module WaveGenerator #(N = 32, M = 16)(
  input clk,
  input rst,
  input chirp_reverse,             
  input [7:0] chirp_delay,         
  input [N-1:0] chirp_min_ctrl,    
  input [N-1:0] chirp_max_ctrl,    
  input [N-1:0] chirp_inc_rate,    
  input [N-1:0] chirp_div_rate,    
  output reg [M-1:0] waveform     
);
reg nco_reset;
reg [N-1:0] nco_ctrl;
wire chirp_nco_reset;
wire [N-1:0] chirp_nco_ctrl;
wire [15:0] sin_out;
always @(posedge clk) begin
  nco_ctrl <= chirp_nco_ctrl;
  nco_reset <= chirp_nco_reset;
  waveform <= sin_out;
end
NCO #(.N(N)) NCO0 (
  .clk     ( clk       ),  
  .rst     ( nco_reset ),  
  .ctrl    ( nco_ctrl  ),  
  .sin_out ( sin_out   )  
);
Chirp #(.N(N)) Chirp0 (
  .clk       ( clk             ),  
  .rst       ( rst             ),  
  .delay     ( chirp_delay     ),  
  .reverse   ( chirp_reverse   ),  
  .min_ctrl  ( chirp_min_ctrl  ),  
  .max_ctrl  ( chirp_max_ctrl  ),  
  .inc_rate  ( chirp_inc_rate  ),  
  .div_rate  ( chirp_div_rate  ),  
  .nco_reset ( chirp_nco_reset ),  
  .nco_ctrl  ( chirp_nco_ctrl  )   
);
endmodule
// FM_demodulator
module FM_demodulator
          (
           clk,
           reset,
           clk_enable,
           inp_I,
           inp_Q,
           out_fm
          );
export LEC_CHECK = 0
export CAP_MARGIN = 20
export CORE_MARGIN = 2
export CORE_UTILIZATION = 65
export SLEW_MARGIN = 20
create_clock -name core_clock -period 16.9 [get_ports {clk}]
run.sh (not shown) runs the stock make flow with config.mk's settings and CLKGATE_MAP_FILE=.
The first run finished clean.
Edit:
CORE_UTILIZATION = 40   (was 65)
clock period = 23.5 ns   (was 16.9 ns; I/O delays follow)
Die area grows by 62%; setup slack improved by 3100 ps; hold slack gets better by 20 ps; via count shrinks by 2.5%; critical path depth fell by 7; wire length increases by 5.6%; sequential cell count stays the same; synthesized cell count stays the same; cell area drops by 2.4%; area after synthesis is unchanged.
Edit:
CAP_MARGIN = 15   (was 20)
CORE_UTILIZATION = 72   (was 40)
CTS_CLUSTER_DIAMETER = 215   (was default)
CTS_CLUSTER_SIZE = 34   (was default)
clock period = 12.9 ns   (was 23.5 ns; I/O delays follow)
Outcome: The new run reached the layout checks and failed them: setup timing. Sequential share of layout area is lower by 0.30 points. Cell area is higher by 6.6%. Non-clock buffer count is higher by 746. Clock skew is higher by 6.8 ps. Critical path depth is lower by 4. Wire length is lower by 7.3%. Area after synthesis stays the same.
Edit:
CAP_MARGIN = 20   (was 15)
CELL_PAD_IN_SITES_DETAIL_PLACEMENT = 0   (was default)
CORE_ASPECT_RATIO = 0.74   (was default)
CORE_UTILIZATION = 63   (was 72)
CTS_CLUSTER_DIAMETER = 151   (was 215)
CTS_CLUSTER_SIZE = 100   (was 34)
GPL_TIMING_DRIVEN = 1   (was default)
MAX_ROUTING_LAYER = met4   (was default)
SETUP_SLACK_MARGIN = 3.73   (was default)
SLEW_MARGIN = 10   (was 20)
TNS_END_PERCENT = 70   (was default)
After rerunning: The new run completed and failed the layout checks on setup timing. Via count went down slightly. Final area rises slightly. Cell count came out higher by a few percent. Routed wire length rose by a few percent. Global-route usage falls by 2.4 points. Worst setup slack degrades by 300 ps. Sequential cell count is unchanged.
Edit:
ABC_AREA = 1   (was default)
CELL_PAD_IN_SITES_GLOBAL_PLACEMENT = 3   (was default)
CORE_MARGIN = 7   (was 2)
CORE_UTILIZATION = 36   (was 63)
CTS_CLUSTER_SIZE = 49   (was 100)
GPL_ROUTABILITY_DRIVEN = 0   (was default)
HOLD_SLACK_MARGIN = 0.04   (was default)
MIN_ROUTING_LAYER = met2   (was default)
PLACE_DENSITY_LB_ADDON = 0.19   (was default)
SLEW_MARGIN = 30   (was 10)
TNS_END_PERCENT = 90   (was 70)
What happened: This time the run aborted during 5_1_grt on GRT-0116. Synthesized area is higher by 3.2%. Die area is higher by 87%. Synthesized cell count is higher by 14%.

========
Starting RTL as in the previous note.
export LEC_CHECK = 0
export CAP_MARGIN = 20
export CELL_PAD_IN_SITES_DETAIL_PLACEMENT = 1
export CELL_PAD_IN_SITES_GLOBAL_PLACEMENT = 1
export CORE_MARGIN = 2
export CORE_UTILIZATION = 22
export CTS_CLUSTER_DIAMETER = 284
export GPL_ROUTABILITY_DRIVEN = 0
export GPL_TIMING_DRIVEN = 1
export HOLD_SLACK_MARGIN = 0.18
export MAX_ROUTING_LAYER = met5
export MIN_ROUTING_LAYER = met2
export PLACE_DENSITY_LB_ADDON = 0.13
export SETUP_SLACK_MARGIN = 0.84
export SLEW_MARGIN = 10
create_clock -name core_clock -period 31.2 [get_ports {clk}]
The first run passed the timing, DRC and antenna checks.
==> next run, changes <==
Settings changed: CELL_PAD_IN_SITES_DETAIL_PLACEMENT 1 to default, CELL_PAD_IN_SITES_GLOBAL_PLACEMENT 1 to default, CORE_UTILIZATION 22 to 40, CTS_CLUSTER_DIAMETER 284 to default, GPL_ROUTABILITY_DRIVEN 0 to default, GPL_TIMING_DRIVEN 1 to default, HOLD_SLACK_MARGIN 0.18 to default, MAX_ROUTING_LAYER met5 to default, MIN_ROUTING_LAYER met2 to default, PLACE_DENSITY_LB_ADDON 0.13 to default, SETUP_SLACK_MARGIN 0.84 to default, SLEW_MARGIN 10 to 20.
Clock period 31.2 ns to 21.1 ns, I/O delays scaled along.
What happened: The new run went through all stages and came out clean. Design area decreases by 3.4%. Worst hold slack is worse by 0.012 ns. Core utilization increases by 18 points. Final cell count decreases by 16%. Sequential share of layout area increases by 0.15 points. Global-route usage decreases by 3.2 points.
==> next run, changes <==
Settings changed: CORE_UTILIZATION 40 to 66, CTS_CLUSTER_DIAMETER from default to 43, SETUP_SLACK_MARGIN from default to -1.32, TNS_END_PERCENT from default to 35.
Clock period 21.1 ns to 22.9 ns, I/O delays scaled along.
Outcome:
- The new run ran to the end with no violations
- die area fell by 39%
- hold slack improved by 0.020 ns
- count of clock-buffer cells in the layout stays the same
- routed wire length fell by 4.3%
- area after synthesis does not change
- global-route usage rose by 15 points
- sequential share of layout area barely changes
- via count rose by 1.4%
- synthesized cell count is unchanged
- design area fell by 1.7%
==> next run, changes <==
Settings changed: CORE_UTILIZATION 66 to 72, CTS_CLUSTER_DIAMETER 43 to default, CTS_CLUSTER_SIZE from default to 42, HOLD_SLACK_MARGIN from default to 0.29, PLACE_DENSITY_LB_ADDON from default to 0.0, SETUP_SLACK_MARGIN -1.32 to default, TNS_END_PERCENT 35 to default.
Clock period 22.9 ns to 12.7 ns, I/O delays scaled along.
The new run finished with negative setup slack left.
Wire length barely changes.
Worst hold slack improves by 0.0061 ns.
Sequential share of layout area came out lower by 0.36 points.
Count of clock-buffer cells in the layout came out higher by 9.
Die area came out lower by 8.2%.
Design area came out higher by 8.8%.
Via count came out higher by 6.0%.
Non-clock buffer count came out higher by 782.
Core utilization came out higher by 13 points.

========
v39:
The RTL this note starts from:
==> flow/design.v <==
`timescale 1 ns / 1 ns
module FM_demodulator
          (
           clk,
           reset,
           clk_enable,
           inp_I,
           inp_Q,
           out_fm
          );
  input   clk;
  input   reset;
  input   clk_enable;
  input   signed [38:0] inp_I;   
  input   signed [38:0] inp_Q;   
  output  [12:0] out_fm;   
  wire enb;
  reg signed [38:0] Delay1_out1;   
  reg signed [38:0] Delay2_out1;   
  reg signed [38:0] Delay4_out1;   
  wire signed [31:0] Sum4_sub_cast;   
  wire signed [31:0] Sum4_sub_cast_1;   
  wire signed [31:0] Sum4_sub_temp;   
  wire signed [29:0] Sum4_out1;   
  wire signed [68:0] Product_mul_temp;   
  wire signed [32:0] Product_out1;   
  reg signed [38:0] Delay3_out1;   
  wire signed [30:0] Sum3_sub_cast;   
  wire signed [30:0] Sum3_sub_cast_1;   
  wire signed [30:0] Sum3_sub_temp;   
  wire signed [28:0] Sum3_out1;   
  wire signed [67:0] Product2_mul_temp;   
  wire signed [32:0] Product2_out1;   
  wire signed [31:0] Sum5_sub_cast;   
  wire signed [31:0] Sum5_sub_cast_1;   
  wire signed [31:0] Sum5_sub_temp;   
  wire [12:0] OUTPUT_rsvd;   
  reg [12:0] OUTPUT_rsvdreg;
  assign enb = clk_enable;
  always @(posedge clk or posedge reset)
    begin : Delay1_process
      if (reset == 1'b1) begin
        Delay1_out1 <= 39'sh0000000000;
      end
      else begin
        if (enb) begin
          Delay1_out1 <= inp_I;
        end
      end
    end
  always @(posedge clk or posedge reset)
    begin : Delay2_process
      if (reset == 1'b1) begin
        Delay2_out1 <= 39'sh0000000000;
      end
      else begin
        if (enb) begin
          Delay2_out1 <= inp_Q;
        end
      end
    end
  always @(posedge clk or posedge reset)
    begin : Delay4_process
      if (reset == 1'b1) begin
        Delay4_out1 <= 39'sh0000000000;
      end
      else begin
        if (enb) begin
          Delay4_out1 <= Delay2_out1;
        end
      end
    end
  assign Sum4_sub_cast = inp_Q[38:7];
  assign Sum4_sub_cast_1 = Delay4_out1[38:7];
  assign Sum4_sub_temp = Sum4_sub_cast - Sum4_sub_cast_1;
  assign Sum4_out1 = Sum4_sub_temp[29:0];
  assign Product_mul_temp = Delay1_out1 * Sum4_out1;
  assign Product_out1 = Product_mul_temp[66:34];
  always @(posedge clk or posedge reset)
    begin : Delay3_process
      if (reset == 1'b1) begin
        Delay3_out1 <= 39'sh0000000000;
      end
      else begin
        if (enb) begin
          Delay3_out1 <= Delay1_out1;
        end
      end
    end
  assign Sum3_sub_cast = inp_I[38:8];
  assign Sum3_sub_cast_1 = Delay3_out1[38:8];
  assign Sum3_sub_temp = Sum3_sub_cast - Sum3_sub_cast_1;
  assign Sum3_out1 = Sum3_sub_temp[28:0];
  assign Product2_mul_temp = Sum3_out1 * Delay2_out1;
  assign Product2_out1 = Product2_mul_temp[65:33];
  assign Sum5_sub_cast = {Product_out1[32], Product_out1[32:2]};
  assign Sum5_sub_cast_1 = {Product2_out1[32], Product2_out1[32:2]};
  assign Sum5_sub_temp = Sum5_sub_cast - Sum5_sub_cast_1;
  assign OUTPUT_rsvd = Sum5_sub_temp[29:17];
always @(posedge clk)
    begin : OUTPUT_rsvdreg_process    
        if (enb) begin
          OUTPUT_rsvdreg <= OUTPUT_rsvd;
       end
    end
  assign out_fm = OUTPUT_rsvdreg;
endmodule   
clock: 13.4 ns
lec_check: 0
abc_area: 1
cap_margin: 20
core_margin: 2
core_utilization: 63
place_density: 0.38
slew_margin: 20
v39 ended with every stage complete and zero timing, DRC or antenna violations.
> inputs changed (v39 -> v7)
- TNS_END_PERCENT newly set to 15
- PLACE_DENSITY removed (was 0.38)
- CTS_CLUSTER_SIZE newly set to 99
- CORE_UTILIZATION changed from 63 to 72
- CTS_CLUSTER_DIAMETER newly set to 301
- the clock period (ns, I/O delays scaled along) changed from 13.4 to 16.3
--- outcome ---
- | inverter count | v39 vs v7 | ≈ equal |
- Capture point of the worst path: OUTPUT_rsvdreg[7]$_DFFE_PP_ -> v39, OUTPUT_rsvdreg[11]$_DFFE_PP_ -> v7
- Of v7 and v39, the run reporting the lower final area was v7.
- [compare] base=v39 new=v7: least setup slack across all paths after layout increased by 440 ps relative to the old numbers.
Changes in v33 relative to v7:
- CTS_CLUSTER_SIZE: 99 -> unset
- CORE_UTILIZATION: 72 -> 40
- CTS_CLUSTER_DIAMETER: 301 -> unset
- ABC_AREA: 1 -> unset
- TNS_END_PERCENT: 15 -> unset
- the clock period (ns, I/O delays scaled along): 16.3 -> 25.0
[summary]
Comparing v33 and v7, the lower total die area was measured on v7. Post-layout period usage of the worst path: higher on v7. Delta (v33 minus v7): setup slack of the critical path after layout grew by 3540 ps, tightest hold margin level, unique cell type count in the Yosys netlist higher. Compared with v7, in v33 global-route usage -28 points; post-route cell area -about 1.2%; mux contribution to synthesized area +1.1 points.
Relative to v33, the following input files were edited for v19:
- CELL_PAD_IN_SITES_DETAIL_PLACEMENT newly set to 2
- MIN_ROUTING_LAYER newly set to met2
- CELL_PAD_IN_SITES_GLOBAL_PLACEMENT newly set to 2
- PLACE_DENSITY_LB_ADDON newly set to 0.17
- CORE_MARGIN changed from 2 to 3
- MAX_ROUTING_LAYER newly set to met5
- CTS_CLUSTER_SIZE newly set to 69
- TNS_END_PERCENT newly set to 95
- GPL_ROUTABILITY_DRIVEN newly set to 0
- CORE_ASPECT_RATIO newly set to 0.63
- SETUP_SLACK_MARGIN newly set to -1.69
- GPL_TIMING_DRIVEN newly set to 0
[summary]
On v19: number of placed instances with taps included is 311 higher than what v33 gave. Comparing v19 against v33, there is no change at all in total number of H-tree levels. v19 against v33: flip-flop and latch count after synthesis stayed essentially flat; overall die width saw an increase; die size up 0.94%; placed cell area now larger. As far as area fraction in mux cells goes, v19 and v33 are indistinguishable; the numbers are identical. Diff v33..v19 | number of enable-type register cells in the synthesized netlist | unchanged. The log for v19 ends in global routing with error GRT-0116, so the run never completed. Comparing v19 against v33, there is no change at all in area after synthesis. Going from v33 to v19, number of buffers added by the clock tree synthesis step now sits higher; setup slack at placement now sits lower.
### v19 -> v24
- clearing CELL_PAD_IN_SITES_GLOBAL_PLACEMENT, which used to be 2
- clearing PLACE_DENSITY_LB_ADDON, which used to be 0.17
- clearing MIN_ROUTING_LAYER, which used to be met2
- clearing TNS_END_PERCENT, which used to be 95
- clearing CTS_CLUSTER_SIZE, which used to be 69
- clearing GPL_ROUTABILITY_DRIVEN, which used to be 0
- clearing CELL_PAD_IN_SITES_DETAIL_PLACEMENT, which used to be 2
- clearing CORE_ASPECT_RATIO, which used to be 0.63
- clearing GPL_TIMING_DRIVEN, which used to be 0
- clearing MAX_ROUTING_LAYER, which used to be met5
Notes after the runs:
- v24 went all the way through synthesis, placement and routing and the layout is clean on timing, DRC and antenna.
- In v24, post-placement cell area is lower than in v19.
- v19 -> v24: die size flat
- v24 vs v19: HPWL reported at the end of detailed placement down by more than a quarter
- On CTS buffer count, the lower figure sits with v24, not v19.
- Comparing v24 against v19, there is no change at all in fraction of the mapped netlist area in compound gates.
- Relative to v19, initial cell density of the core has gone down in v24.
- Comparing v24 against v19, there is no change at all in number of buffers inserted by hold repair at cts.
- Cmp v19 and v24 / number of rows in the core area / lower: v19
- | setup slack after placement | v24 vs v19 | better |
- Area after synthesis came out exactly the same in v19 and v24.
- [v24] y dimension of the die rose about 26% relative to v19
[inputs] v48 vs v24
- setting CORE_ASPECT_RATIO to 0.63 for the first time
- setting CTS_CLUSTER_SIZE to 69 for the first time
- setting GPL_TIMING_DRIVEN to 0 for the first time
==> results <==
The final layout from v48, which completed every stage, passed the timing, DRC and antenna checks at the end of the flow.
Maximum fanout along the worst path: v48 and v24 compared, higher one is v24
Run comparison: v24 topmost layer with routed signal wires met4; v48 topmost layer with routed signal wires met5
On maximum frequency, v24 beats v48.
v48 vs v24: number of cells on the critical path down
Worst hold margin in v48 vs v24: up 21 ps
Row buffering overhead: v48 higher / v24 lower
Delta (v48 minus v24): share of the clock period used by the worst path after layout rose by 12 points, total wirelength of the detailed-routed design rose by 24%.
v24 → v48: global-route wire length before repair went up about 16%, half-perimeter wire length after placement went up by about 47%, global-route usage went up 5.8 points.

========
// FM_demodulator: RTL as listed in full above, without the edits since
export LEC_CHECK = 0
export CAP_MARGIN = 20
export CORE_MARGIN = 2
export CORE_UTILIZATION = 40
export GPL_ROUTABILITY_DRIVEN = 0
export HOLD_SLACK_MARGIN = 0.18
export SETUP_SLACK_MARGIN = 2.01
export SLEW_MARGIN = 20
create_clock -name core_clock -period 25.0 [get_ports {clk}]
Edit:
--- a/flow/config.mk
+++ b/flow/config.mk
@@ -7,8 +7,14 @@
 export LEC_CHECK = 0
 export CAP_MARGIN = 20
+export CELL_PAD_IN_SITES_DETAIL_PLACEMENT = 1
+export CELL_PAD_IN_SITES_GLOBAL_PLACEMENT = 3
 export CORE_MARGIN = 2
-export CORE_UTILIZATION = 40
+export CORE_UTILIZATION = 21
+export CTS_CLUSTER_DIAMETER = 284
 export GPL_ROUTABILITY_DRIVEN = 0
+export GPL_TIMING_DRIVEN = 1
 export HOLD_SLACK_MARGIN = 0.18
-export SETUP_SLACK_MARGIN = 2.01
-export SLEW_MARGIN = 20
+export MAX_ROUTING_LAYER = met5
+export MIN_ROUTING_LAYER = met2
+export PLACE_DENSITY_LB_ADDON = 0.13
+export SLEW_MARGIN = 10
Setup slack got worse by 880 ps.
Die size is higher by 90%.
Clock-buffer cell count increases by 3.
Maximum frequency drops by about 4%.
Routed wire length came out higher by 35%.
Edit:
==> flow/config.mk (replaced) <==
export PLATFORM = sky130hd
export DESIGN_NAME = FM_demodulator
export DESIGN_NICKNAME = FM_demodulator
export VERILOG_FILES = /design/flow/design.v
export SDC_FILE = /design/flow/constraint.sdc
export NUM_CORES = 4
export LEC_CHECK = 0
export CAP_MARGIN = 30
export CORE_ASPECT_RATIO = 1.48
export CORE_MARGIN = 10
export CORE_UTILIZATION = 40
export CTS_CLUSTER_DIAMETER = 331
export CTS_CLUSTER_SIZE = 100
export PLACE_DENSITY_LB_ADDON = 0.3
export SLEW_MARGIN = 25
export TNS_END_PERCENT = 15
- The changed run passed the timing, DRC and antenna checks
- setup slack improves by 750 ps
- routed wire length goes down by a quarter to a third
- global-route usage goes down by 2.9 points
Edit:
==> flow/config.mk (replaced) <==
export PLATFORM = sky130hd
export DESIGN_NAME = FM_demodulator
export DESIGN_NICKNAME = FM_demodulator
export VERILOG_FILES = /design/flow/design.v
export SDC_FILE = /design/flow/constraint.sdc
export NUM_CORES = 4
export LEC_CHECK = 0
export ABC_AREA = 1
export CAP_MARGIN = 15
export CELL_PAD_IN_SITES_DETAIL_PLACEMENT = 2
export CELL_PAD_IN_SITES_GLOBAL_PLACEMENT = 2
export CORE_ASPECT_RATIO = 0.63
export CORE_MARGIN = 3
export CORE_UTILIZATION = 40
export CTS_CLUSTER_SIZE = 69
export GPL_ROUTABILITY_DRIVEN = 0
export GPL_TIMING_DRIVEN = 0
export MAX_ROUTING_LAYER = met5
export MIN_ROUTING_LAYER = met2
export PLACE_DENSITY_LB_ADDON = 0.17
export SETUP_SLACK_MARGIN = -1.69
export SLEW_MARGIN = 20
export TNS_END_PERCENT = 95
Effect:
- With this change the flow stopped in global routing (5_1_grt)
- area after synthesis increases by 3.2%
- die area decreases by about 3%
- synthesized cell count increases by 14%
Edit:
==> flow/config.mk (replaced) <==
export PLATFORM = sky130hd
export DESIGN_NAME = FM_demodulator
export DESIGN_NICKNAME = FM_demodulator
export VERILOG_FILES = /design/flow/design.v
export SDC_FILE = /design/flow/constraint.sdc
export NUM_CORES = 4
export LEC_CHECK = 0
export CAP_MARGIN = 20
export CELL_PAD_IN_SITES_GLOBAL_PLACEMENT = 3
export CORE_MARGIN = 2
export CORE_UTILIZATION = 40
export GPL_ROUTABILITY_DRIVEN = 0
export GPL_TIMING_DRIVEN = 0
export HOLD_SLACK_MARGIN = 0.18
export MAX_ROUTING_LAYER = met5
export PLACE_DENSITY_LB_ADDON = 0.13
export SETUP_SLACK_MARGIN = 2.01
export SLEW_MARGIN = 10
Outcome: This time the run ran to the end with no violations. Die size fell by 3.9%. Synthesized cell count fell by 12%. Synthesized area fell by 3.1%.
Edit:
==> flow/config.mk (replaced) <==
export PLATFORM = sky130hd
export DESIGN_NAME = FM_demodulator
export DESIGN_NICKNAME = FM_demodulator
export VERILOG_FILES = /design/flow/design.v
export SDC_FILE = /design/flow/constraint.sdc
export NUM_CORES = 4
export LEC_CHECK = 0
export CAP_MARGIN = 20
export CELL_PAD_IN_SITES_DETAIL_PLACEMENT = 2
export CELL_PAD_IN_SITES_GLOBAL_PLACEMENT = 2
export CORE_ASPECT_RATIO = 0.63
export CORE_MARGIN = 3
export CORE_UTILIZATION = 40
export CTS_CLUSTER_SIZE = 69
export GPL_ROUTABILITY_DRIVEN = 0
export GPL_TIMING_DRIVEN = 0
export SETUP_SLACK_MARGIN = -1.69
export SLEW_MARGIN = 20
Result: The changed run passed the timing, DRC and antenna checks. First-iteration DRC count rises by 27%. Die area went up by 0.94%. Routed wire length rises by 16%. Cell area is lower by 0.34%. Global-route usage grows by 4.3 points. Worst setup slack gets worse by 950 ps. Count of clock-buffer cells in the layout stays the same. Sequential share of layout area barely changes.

════════════════════

**AIM OF THE TASK:** Look through the listing and return each line containing the word "detailed".

**ANSWER AREA:**
- v24 vs v19: HPWL reported at the end of detailed placement down by more than a quarter
Delta (v48 minus v24): share of the clock period used by the worst path after layout rose by 12 points, total wirelength of the detailed-routed design rose by 24%.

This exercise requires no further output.